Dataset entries

*** Begin section ***

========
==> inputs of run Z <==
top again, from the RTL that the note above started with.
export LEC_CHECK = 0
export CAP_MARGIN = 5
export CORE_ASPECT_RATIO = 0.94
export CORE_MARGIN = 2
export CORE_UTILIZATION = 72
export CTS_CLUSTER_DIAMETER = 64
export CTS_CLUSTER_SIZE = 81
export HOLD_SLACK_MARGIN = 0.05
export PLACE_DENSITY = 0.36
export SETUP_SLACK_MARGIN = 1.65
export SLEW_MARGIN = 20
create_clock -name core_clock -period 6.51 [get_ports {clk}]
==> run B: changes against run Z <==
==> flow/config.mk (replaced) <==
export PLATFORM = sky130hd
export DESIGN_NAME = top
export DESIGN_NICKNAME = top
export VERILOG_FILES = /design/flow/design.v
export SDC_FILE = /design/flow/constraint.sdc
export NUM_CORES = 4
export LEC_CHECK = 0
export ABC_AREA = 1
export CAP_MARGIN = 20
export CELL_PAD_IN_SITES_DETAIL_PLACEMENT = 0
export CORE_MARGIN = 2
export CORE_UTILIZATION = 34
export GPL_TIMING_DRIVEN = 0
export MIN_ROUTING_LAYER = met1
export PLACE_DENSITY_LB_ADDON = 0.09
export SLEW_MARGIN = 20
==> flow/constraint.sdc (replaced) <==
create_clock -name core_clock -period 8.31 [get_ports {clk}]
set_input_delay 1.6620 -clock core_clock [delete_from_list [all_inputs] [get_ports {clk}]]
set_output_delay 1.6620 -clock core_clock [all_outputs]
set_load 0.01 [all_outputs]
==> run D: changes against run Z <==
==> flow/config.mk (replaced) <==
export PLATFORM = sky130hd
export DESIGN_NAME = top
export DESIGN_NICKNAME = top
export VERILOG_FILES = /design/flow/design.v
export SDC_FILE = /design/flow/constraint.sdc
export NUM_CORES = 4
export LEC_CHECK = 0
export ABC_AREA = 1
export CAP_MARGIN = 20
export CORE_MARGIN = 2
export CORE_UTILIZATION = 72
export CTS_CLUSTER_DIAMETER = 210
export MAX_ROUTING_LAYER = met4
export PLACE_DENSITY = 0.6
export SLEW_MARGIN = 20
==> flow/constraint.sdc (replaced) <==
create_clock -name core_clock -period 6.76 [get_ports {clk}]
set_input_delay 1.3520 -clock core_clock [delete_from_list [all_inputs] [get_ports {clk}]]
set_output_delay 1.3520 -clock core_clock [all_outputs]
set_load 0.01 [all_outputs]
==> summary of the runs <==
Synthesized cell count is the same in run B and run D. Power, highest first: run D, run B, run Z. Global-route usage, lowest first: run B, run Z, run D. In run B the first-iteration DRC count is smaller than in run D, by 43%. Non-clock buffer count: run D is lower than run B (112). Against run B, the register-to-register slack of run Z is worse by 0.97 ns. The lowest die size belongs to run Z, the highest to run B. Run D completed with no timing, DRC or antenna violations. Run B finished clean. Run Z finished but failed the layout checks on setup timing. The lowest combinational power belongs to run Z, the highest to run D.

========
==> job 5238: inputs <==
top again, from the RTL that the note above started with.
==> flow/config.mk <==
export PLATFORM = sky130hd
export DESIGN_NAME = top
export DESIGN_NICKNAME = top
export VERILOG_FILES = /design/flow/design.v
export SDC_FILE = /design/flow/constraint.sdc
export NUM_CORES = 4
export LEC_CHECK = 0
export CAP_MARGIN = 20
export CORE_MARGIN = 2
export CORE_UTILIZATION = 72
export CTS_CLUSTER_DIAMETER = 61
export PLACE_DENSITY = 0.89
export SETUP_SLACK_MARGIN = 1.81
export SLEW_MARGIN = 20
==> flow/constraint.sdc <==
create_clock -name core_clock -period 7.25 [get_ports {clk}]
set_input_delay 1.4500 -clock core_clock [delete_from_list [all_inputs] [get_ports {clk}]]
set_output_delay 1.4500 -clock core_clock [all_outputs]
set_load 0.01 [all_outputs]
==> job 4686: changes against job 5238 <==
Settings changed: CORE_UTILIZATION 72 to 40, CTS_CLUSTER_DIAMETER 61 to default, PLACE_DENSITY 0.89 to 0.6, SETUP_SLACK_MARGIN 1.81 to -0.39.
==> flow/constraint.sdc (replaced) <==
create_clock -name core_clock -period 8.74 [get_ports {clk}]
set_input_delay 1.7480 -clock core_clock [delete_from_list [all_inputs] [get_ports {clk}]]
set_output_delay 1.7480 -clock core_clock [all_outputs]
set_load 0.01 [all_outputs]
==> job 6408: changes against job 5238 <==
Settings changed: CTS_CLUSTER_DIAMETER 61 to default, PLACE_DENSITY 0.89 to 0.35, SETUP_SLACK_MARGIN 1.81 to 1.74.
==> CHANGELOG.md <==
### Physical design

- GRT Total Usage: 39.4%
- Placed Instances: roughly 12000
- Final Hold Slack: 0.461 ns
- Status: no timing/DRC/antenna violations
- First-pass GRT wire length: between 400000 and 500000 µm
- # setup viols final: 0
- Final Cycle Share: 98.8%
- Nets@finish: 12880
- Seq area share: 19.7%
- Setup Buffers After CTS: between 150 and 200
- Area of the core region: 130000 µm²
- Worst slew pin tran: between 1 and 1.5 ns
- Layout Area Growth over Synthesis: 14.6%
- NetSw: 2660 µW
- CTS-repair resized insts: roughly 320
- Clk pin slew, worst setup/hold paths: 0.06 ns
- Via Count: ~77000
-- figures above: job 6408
==> 02-27 <==
// miniRV
module miniRV (
    input   wire                clk,
    input   wire                rst,
    input   wire[31:0]      inst_i,
    input   wire[31:0]      mem_rdata_i,
    output  wire[13:0]   inst_addr_o,
    output  wire[15:0]          mem_addr_o,
    output  wire                mem_wen_o,
    output  wire[31:0]      mem_wdata_o,
    output          debug_wb_have_inst,    
    output [31:0]   debug_wb_pc,           
    output          debug_wb_ena,          
    output [4:0]    debug_wb_reg,          
    output [31:0]   debug_wb_value         
);
wire                pc_sel_i;
wire                id_pc_sel_o;
wire[15:0]          pc_br_addr_i;
wire[15:0]  pc_pc_o;
wire[15:0]  pc_pc4_o;
assign inst_addr_o = pc_pc_o[15:2];
wire[15:0]          ifid_pc_o;
wire[15:0]          ifid_pc4_o;
wire[31:0]      ifid_inst_o;
wire                idex_inst_valid_i;
wire[31:0]      idex_op1_i;
wire[31:0]      idex_op2_i;
wire[1:0]           idex_alu_sel_i;
wire[3:0]           idex_alu_op_i;
wire                idex_reg_wen_i;
wire[4:0]   idex_reg_waddr_i;
wire[1:0]           idex_wb_sel_i;
wire                idex_mem_wen_i;
wire[31:0]      idex_mem_wdata_i;
wire[31:0]      idex_op1_o;
wire[31:0]      idex_op2_o;
wire[1:0]           idex_alu_sel_o;
wire[3:0]           idex_alu_op_o;
wire                idex_reg_wen_o;
wire[4:0]   idex_reg_waddr_o;
wire[1:0]           idex_wb_sel_o;
wire[15:0]  idex_pc_o;
wire[15:0]  idex_pc4_o;
wire                idex_mem_wen_o;
wire[31:0]      idex_mem_wdata_o;
wire[31:0]      ex_data_forward_o;
wire                exmem_inst_valid_i;
wire                exmem_mem_wen_i;
wire[31:0]      exmem_mem_wdata_i;
wire                exmem_reg_wen_i;
wire[4:0]   exmem_reg_waddr_i;
wire[31:0]      exmem_alu_result_i;
wire[1:0]           exmem_wb_sel_i;
wire[15:0]          exmem_pc4_i;
wire                exmem_inst_valid_o;
wire                exmem_reg_wen_o;
wire[4:0]   exmem_reg_waddr_o;
wire[31:0]      exmem_alu_result_o;
wire[1:0]           exmem_wb_sel_o;
wire[15:0]          exmem_pc4_o;
wire[15:0]          exmem_pc_i;
wire[15:0]          exmem_pc_o;
wire                memwb_reg_wen_i;
  ...
==> flow/config.mk <==
export PLATFORM = sky130hd
export DESIGN_NAME = miniRV
export DESIGN_NICKNAME = miniRV
export VERILOG_FILES = /design/flow/design.v
export SDC_FILE = /design/flow/constraint.sdc
export NUM_CORES = 4
export LEC_CHECK = 0
export CAP_MARGIN = 25
export CELL_PAD_IN_SITES_GLOBAL_PLACEMENT = 3
export CORE_MARGIN = 4
export CORE_UTILIZATION = 57
export CTS_CLUSTER_DIAMETER = 82
export GPL_ROUTABILITY_DRIVEN = 0
export HOLD_SLACK_MARGIN = 0.14
export SLEW_MARGIN = 20
==> flow/constraint.sdc <==
create_clock -name core_clock -period 9.5 [get_ports {clk}]
set_input_delay 1.9000 -clock core_clock [delete_from_list [all_inputs] [get_ports {clk}]]
set_output_delay 1.9000 -clock core_clock [all_outputs]
set_load 0.01 [all_outputs]
run.sh (not shown) runs the stock make flow with config.mk's settings and CLKGATE_MAP_FILE=.
==> 09-11: changes against 02-27 <==
==> flow/config.mk (replaced) <==
export PLATFORM = sky130hd
export DESIGN_NAME = miniRV
export DESIGN_NICKNAME = miniRV
export VERILOG_FILES = /design/flow/design.v
export SDC_FILE = /design/flow/constraint.sdc
export NUM_CORES = 4
export LEC_CHECK = 0
export CAP_MARGIN = 20
export CORE_MARGIN = 2
export CORE_UTILIZATION = 72
export CTS_CLUSTER_SIZE = 22
export PLACE_DENSITY = 0.66
export SETUP_SLACK_MARGIN = 1.72
export SLEW_MARGIN = 20
==> flow/constraint.sdc (replaced) <==
create_clock -name core_clock -period 6.61 [get_ports {clk}]
set_input_delay 1.3220 -clock core_clock [delete_from_list [all_inputs] [get_ports {clk}]]
set_output_delay 1.3220 -clock core_clock [all_outputs]
set_load 0.01 [all_outputs]
==> 06-05: changes against 02-27 <==
==> flow/config.mk (replaced) <==
export PLATFORM = sky130hd
export DESIGN_NAME = miniRV
export DESIGN_NICKNAME = miniRV
export VERILOG_FILES = /design/flow/design.v
export SDC_FILE = /design/flow/constraint.sdc
export NUM_CORES = 4
export LEC_CHECK = 0
export ABC_AREA = 1
export CAP_MARGIN = 20
export CORE_MARGIN = 2
export CORE_UTILIZATION = 57
export SETUP_SLACK_MARGIN = 0.51
export SLEW_MARGIN = 20
==> flow/constraint.sdc (replaced) <==
create_clock -name core_clock -period 4.97 [get_ports {clk}]
set_input_delay 0.9940 -clock core_clock [delete_from_list [all_inputs] [get_ports {clk}]]
set_output_delay 0.9940 -clock core_clock [all_outputs]
set_load 0.01 [all_outputs]
==> deck_impl_summary.md <==
Run Summary

Clocking
  – Number of buffers created by CTS: roughly 140

Placement
  – Dpl ws: -0.907 ns
  – Hpwl dp: around 220 mm

Run status
  – Status: did not finish
  – Exit stage: global routing
  – Tool Error: [ERROR GRT-0116] Global routing finished with congestion. Check the congestion regions in the DRC Viewer.

Global routing
  – Total gr overflow: around 940
  – Grt met1 use: 0.896

Die
  – Chip area: 107000 um2
# the run above: 09-11

==> deck_impl_summary.md <==
Implementation Results

STA
  – Final setup margin: -0.670 ns
  – # setup viols final: roughly 78

Placement
  – Dpl ws: -0.992 ns

Die
  – Chip area: about 140000 um2

Global routing
  – Total gr overflow: 0

Run status
  – Failed layout checks: negative setup slack
  – Status: failed layout checks
# the run above: 06-05

==> deck_impl_summary.md <==
Implementation Results

Global routing
  – Grt met1 use: 0.537
  – Total gr overflow: 0

Placement
  – Dpl ws: ~0.6 ns
  – Hpwl dp: ~180 mm

Run status
  – Status: finished clean

Clocking
  – Number of buffers created by CTS: around 150
# the run above: 02-27
==> inputs of try-nickel <==
==> flow/design.v <==
module regfile #(
    parameter width = 16, 
    parameter num_regs = 16, 
    parameter num_inputs = 4,
    parameter total_inputs = num_inputs + num_inputs)(
    input wire clk,
    input wire reset,
    input wire ren,
    output reg [(total_inputs+1)*width-1:0] r_data,
    output reg r_data_vld,
    input wire wen1,
    input wire [num_inputs*width-1:0] w_data1,
    output reg wr_ack1,
    input wire wen2,
    input wire [num_inputs*width-1:0] w_data2,
    output reg wr_ack2,
    input wire wen3,
    input wire [width-1:0] w_data3,
    output reg wr_ack3
);
    reg [width-1:0] registers [0:num_regs-1];
    always @(*) begin
        if (ren) begin
            for (int i = 0; i <= total_inputs; i += 1 ) begin
                r_data[i*width +: width] = registers[i];  
            end
            r_data_vld = 1'b1;
        end else begin
            for (int i = 0; i <= total_inputs; i += 1) begin
                r_data[i*width +: width] = {width{1'b0}};  
            end
            r_data_vld = 1'b0;
        end
    end
    always @(posedge clk) begin
        wr_ack1 <= 1'b0;
        wr_ack2 <= 1'b0;
        wr_ack3 <= 1'b0;
        if (reset) begin
            for (int i = 0; i < num_regs; i = i + 1) begin
                registers[i] <= {width{1'b0}};
            end
        end else if (!ren) begin
            if (wen1) begin
                for (int i = 0; i < num_inputs; i += 1) begin
                    registers[i] <= w_data1[i*width +: width]; 
                end
                wr_ack1 <= 1'b1;
            end
            if (wen2) begin
                for (int i = 0; i < num_inputs; i += 1) begin
                    registers[i + num_inputs] <= w_data2[i*width +: width]; 
                end
                wr_ack2 <= 1'b1;
            end
            if (wen3) begin
                registers[total_inputs] <= w_data3;
                wr_ack3 <= 1'b1;
            end
        end
    end
endmodule
==> v7: inputs <==
==> flow/design.v <==
module FpCustomAddSub 
# (
	parameter	ManWidth	=	16,
	parameter	ExpWidth	=	6
)
(Rst_i,Clk_i,A_i,B_i,AddSub_i,Nd_i,Result_o,ResultValid_o);	
	function integer Log2;
	input integer value;
		begin
			Log2 = 0;
			while (value > 1) begin
				value   = value >> 1;
				Log2    = Log2 + 1;
			end
		end
	endfunction
	localparam	InOutWidth	=	1+ExpWidth+ManWidth;
	localparam	ExtManWidth	=	ManWidth+1;
	localparam	Stages	=	Log2(InOutWidth);
	input	Rst_i;
	input	Clk_i;
	input	[InOutWidth-1:0]	A_i;
	input	[InOutWidth-1:0]	B_i;
	input	AddSub_i;
	input	Nd_i;
	output	[InOutWidth-1:0]	Result_o;
	output	ResultValid_o;
	wire	signB	=	B_i[InOutWidth-1]^AddSub_i;
	wire	[InOutWidth-2:0]	absA	=	A_i[InOutWidth-2:0];
	wire	[InOutWidth-2:0]	absB	=	B_i[InOutWidth-2:0];
	reg		[InOutWidth-1:0]	muxA;
	reg		[InOutWidth-1:0]	muxB;
	reg	impliedA;
	reg	impliedB;
	reg	[InOutWidth-1:0]	muxAReg;
	reg	[InOutWidth-1:0]	muxBReg;
	reg	[ExpWidth-1:0]		expDiff;
	reg	addSubOrepation;
	wire	[ManWidth:0]	manA	=	{impliedA,	muxAReg[ManWidth-1:0]};
	wire	[ManWidth:0]	manB	=	{impliedB,	muxBReg[ManWidth-1:0]};
	reg	[ManWidth:0]	manANorm;
	reg	[ManWidth:0]	manBNorm;
	reg	addSubOrepationReg;
	reg	[ExtManWidth:0]	manSum;
	wire	[Stages-1:0]	distance;
	wire	[ExtManWidth+1:0]	dataArray	[0:Stages];
	wire	[Stages+1:0]	distanceR	=	{2'b00,distanceR1};
	reg		[ExtManWidth-1:0]	manSumReg;
	wire	[ExtManWidth-1:0]	normCMan	=	manSumReg	<<	distanceR1[Stages-1:0];	 
	reg	[ManWidth-1:0]	manC;
	reg	[ExpWidth-1:0]	expAPipe	[0:4];
	reg	[ExpWidth-1:0]	expC;
	reg	[4:0]	signC;
	reg	[8:0]	valid;
	assign  dataArray [0]	=	manSum;		
	assign	Result_o	=	{signC[4],expC,manC};
	assign	ResultValid_o	=	valid[4];
	always	@(*)	begin
		if	(absA<absB)	begin
			muxA	<=	{signB,absB};
			muxB	<=	{A_i[InOutWidth-1],absA};
		end	else	begin
			muxA	<=	{A_i[InOutWidth-1],absA};
			muxB	<=	{signB,absB};
		end 
	end
	always	@(posedge	Clk_i)	begin
		if	(muxA	[InOutWidth-2 -:ExpWidth]	==	8'h00)	begin	 
			impliedA	<=	1'b0;	 
		end	else	begin
			impliedA	<=	1'b1;	 
		end
		if	(muxB	[InOutWidth-2 -:ExpWidth]	==	8'h00)	begin	 
			impliedB	<=	1'b0;
		end	else	begin
			impliedB	<=	1'b1;
		end
		muxAReg	<=	muxA;
		muxBReg	<=	muxB;
		expDiff	<=	muxA[InOutWidth-2 -:ExpWidth]	-	muxB[InOutWidth-2 -:ExpWidth];	 
		addSubOrepation	<=	muxA[InOutWidth-1]	^	muxB[InOutWidth-1];	 
	end
	always	@(posedge	Clk_i)	begin
		manANorm	<=	manA;
		manBNorm	<=	manB	>>	expDiff;	 
		addSubOrepationReg <= addSubOrepation;
	end
	always	@(posedge	Clk_i)	begin
		if	(Rst_i)	begin
			manSum	<=	{ExtManWidth{1'b0}};
		end	else	if	(!addSubOrepationReg)	begin
			manSum	<=	{1'b0,	manANorm}	+	{1'b0,	manBNorm};
		end	else	begin
			manSum	<=	{1'b0,	manANorm}	-	{1'b0,	manBNorm};
		end
	end
	genvar	i;
	generate	
		for (i=0; i<Stages; i=i+1)	begin: searchMSB
			wire [ExtManWidth+1:0] dataIn;	
			wire [ExtManWidth+1:0] shitedDataOut;
			wire [ExtManWidth+1:0] dataOut;
			assign  dataIn = dataArray[i];
			wire    shiftDesired = ~|(dataIn[ExtManWidth+1:ExtManWidth+1-(1 << (Stages-1-i))]);
			assign  distance[(Stages-1-i)] = shiftDesired;		
			assign  shitedDataOut = dataIn << (1 << (Stages-1-i));	
			assign  dataOut = shiftDesired ? shitedDataOut : dataIn;	
			assign  dataArray[i+1] = dataOut;
		end
		reg	[Stages-1:0]	distanceR1;
		always	@(posedge	Clk_i)	begin
			distanceR1	<=	distance;
		end
	endgenerate	
	always	@(posedge	Clk_i)	begin
		manSumReg	<=	manSum	[ExtManWidth-1 -:ExtManWidth];
	end
	always	@(posedge	Clk_i)	begin
		if	(Rst_i)	begin
			manC	<=	{ManWidth{1'b0}};
		end	else	begin
			manC	<=	normCMan	[ExtManWidth-1 -:ManWidth];	 
		end
	end
	always	@(posedge	Clk_i)	begin	
		expAPipe[0]	<=	muxA[InOutWidth-2 -:ExpWidth];	 
		expAPipe[1]	<=	expAPipe[0];
		expAPipe[2]	<=	expAPipe[1];
		expAPipe[3]	<=	expAPipe[2];
		expAPipe[4]	<=	expAPipe[3];
	end
	always	@(posedge	Clk_i)	begin
		if	(&distanceR1)	begin
			expC	<=	{ExpWidth{1'b0}};
		end	else	begin
			if	(expAPipe[3]	>=	distanceR)	begin
				expC	<=	expAPipe[3]-distanceR+1;			 
			end	else	begin
				expC	<=	{{ExpWidth+1{1'b0}},1'b1};
			end
		end	
	end
	always	@(posedge	Clk_i)	begin
		signC	<=	{signC[3:0],	muxA[InOutWidth-1]};
	end
	always	@(posedge	Clk_i)	begin
		valid	<=	{valid[7:0],Nd_i};
	end	
endmodule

*** End section ***

Would you copy out every line in the records that includes the string "antenna"?

__Exercise output__.
Synthesized cell count is the same in run B and run D. Power, highest first: run D, run B, run Z. Global-route usage, lowest first: run B, run Z, run D. In run B the first-iteration DRC count is smaller than in run D, by 43%. Non-clock buffer count: run D is lower than run B (112). Against run B, the register-to-register slack of run Z is worse by 0.97 ns. The lowest die size belongs to run Z, the highest to run B. Run D completed with no timing, DRC or antenna violations. Run B finished clean. Run Z finished but failed the layout checks on setup timing. The lowest combinational power belongs to run Z, the highest to run D.
- Status: no timing/DRC/antenna violations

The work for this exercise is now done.